Önce Temelin önüne güzel bir yemek koymuş. Derken sohbet açılmış. Temel dağdaki yalnızlıktan yakınırken, kadın eşi Almanya’da çalıştığı için kendisinin de çok uzun zamandır yalnız olduğunu anlatıyormuş. Sohbet ilerledikçe, üzerine daha rahat bir kıyafet giyen kadın sık sık soruyormuş Temel’e,
– “Bakin Temel BEY, bir kadın ve bir erkek bu evde yalnızız. İstediğiniz bir şey varsa çekinmeyin söyleyin.”

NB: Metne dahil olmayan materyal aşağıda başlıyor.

<file path="src/design/jcs_pkg.sv">
package jcs_pkg;

  localparam int BUFFER_BYTES = 512;
  localparam int RESET_TICKS  = 5;
  localparam int BUF_AW       = (BUFFER_BYTES > 1) ? $clog2(BUFFER_BYTES) : 1;

  localparam int QDEPTH = 4;
  localparam int QAW    = $clog2(QDEPTH);
  localparam int QCW    = $clog2(QDEPTH + 1);

  localparam logic [1:0] OP_WRITE = 2'd0;
  localparam logic [1:0] OP_START = 2'd1;
  localparam logic [1:0] OP_TICK  = 2'd2;
  localparam logic [1:0] OP_READ  = 2'd3;

  localparam logic [2:0] CMD_TAP_RESET = 3'd0;
  localparam logic [2:0] CMD_TMS       = 3'd1;
  localparam logic [2:0] CMD_SCAN      = 3'd2;
  localparam logic [2:0] CMD_SCAN_EXIT = 3'd3;
  localparam logic [2:0] CMD_STOP      = 3'd4;

  typedef struct packed {
    logic [1:0]  opcode;
    logic [8:0]  byte_index;
    logic [7:0]  byte_value;
    logic [2:0]  command;
    logic [12:0] bit_count;
    logic        tdo_sample;
  } jcs_in_t;

  typedef struct packed {
    logic       tck_pulse;
    logic       tms_level;
    logic       tdi_level;
    logic       busy_res;
    logic       done_res;
    logic       close_link;
    logic       bad_command;
    logic [7:0] read_value;
  } jcs_out_t;

  // request classified by the front, waiting on buffer read data
  typedef struct packed {
    logic       tck;
    logic       tms_we;
    logic       tms_from_tdi;
    logic       tms_v;
    logic       tdi_we;
    logic       bit_ok;
    logic [2:0] bit_sel;
    logic       busy;
    logic       done;
    logic       closing;
    logic       bad;
    logic       rd_ok;
  } jcs_desc_t;

  // fully resolved request handed to the back end
  typedef struct packed {
    logic       tck;
    logic       tms_we;
    logic       tms_v;
    logic       tdi_we;
    logic       tdi_v;
    logic       busy;
    logic       done;
    logic       closing;
    logic       bad;
    logic [7:0] rd;
  } jcs_entry_t;

endpackage

</file>
<file path="src/design/jcs_back.sv">
module jcs_back import jcs_pkg::*; (
  input  logic        clk,
  input  logic        rst_n,
  input  jcs_entry_t  head,
  input  logic        empty,
  output logic        pop,
  output logic        out_valid,
  input  logic        out_ready,
  output jcs_out_t    out_data
);

  logic     held_tms_r, held_tms_nxt;
  logic     held_tdi_r, held_tdi_nxt;
  logic     out_valid_r;
  jcs_out_t out_r, out_nxt;

  assign pop = !empty && (!out_valid_r || out_ready);

  always_comb begin
    held_tms_nxt = head.tms_we ? head.tms_v : held_tms_r;
    held_tdi_nxt = head.tdi_we ? head.tdi_v : held_tdi_r;
    out_nxt.tck_pulse   = head.tck;
    out_nxt.tms_level   = held_tms_nxt;
    out_nxt.tdi_level   = held_tdi_nxt;
    out_nxt.busy_res    = head.busy;
    out_nxt.done_res    = head.done;
    out_nxt.close_link  = head.closing;
    out_nxt.bad_command = head.bad;
    out_nxt.read_value  = head.rd;
  end

  always_ff @(posedge clk) begin
    if (!rst_n) begin
      held_tms_r  <= 1'b0;
      held_tdi_r  <= 1'b0;
      out_valid_r <= 1'b0;
    end else begin
      if (pop) begin
        held_tms_r  <= held_tms_nxt;
        held_tdi_r  <= held_tdi_nxt;
        out_valid_r <= 1'b1;
      end else if (out_ready) begin
        out_valid_r <= 1'b0;
      end
    end
  end

  always_ff @(posedge clk) begin
    if (pop) out_r <= out_nxt;
  end

  assign out_valid = out_valid_r;
  assign out_data  = out_r;

endmodule

</file>
<file path="config.mk">
export PLATFORM = sky130hd
export DESIGN_NAME = jcs_back
export DESIGN_NICKNAME = d
export VERILOG_FILES = /design/src/design/jcs_pkg.sv /design/src/design/jcs_back.sv
export SDC_FILE = /design/constraint.sdc
export NUM_CORES = 1
export LEC_CHECK = 0
export ABC_AREA = 0
export BUFFER_PORTS_ARGS = -buffer_cell sky130_fd_sc_hd__buf_2
export CAP_MARGIN = 10
export CORE_UTILIZATION = 30
export CTS_CLUSTER_SIZE = 14
export DETAILED_ROUTE_END_ITERATION = 12
export HOLD_SLACK_MARGIN = 0.08
export PLACE_DENSITY = 0.61
export SETUP_SLACK_MARGIN = 0.15
export SLEW_MARGIN = 20
export SYNTH_ARGS = -nofsm -noshare
export SYNTH_HDL_FRONTEND = slang
export SYNTH_SLANG_ARGS = --single-unit
</file>
<file path="constraint.sdc">
create_clock -name clk -period 2 [get_ports clk]
set_clock_uncertainty 0.1 [all_clocks]
set_input_delay 0.1 -clock clk [delete_from_list [all_inputs] [get_ports clk]]
set_output_delay 0.1 -clock clk [all_outputs]
set_load 0.05 [all_outputs]
</file>
; Yosys cells after proc, flatten, opt, wreduce, memory -nomap -nowiden
; Index checks and enable logic that the tools add are counted.
[totals]
regBits = 18
latchBits = 0
ramBits = 0
rom_bits = 0
inputBits = 21
output_inout_bits = 17
wordCells = 20
mem_count = 0
[op_classes]
add_sub_neg = 0
mul = 0
n_div = 0
magnitude_cmp = 0
eq_ne = 0
shifts = 0
muxes = 4
n_bitwise = 0
n_reduce_logical = 5
[ops]
columns = op, count
row1 = 2-to-1 mux 1 bit, 4
row2 = zero test 1 bit, 2
row3 = nonzero test 2 bit, 1
row4 = logical AND 1 bit, 1
row5 = logical OR 1 bit, 1

; Logic depth before layout (Yosys ltp)
[logic_depth]
depth_word = 4
depth_mapped = 3
ltp_nobuf = 3

; Worst setup path after synthesis
; No wires, ideal clock.
[synth_path]
path_type = register to register
start = register out_valid_r (netlist: out_valid)
end = register out_r (netlist bit out_data[0]), enable pin
setup_time_ns = 0.420
arrival_time_ns = 2.045
t_required_ns = 1.480
setup_slack_ns = -0.564
stages_incl_launch_ff = 3
n_path_buf = 0
synth_period_minus_slack_ns = 2.564
cell_sequence = dfxtp_1 and2b_4 nor2_1
[synth_between]
elab_chain_len = 3
[synth_lines]
columns = element, line
row1 = start: declaration, jcs_back.sv:14  ; logic out_valid_r;
row2 = start signal: assignment, jcs_back.sv:36  ; out_valid_r <= 1'b0;
row3 = start signal: assignment, jcs_back.sv:41  ; out_valid_r <= 1'b1;
row4 = start signal: assignment, jcs_back.sv:43  ; out_valid_r <= 1'b0;
row5 = zero test 1 bit, jcs_back.sv:17  ; assign pop = !empty && (!out_valid_r || out_ready);
row6 = logical OR 1 bit, jcs_back.sv:17
row7 = logical AND 1 bit, jcs_back.sv:17
row8 = named net pop, jcs_back.sv:6  ; output logic pop,
row9 = end signal: assignment, jcs_back.sv:49  ; if (pop) out_r <= out_nxt;
row10 = end: declaration, jcs_back.sv:15  ; jcs_out_t out_r, out_nxt;
; The timed path passes the listed nets, and every way through them passes these cells.
; A chain may end at the register's enable or synchronous reset.

; Worst setup path in the final report
[layout_path]
start = register out_valid_r (netlist: out_valid)
end = output pop
[layout_between]
elab_chain_len = 3
[layout_lines]
columns = element, line
row1 = zero test 1 bit, jcs_back.sv:17
row2 = logical OR 1 bit, jcs_back.sv:17
row3 = logical AND 1 bit, jcs_back.sv:17
row4 = end: declaration, jcs_back.sv:6
; Every way passes these cells.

Ama Temel’de kadının mesajını anladığını gösterir en ufak bir hareket yok. Kah su istiyormuş, kah cay. Saat gece yarısını geçip Temel artık uyumak istediğini söylediğinde kadın onun yatağını hazırlayıp üzerine yalnızca iç çamaşırıyla dikilmiş karşısına:
– “Benden istediğiniz bir şey var mi?” Temel, teşekkür edip iyi geceler diledikten sonra vurmuş kafayı uyumuş.
Sabah kalktığında kahvaltısı hazır. Ev sahibi hanim da kapının önünde hayvanları yemliyor. Temel bakmış 1 tavuk, 5 tanede horoz var. Sormuş – “5 tane horoz 1 tavuğa çok değil mi?”
Kadın cevaplamış.
– Siz onların öyle horoz gibi göründüğüne bakmayın. onların biri gerçek horoz, diğerleri Karayollarında şantiye şefidir.